---------- The data ----------

Source: an optimization exercise on an open RTL-to-GDS flow (aim: small area and a short achievable clock period). Production flows keep margins and buffers that such runs may drop.
RTL that was checked went through simulation tests only; none was proved equivalent to the original.
Power is estimated from default activity; no workload was simulated.

## run A
// cnn_accelerator
module cnn_accelerator (
    input clk,
    input reset,
    input [7:0] pixel_in,
    input [1:0] kernel_size,
    output reg detected
);
    wire [1:0] lvl;
    systolic_array sa (
        .clk(clk),
        .reset(reset),
        .kernel_size(kernel_size),
        .pixel_in(pixel_in),
        .level(lvl)
    );
    always @(posedge clk or posedge reset) begin
        if (reset)
            detected <= 0;
        else begin
            case (kernel_size)
                2'b00: detected <= |lvl;
                2'b01: detected <= lvl[1];
                2'b10: detected <= &lvl;
                default: detected <= 0;
            endcase
        end
    end
endmodule
Size in the first run: roughly 320 cells after synthesis, ~58 flip-flops.
make LEC_CHECK=0 ABC_CLOCK_PERIOD_IN_PS=2200 CAP_MARGIN=20 CELL_PAD_IN_SITES_DETAIL_PLACEMENT=0 CELL_PAD_IN_SITES_GLOBAL_PLACEMENT=0 CORE_MARGIN=2 CORE_UTILIZATION=65 CTS_BUF_LIST=sky130_fd_sc_hd__clkbuf_4 SETUP_SLACK_MARGIN=3.8 SLEW_MARGIN=20 finish   # period 6.0 ns
run.sh (not shown) runs the stock make flow with config.mk's settings and CLKGATE_MAP_FILE= SYNTH_SCRIPT=/design/flow/synth_recipe.tcl, a recipe that flattens the netlist after the stock synthesis.
The inputs of run B differ from those of run A as listed below.
- CELL_PAD_IN_SITES_GLOBAL_PLACEMENT removed (was 0)
- CELL_PAD_IN_SITES_DETAIL_PLACEMENT removed (was 0)
- CORE_UTILIZATION changed from 65 to 72
==> results.txt <==
- In the flow results for run B and run A, the fraction of power spent switching nets is larger on run B.
- [compare] base=run A new=run B: global-route usage increased 4.1 points; combinational cell fraction of total power increased 1.8 points; clock buffer instance count of the final layout increased 1; total combinational power increased 9.7%; total power increased 0.000063 W.
- Re non-clock buffer count: run A was lower than run B.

----------

Task directions
Beginning at the first line of the records, retype exactly every line up to and including the one with "RTL that was".

Task response
Source: an optimization exercise on an open RTL-to-GDS flow (aim: small area and a short achievable clock period). Production flows keep margins and buffers that such runs may drop.
RTL that was checked went through simulation tests only; none was proved equivalent to the original.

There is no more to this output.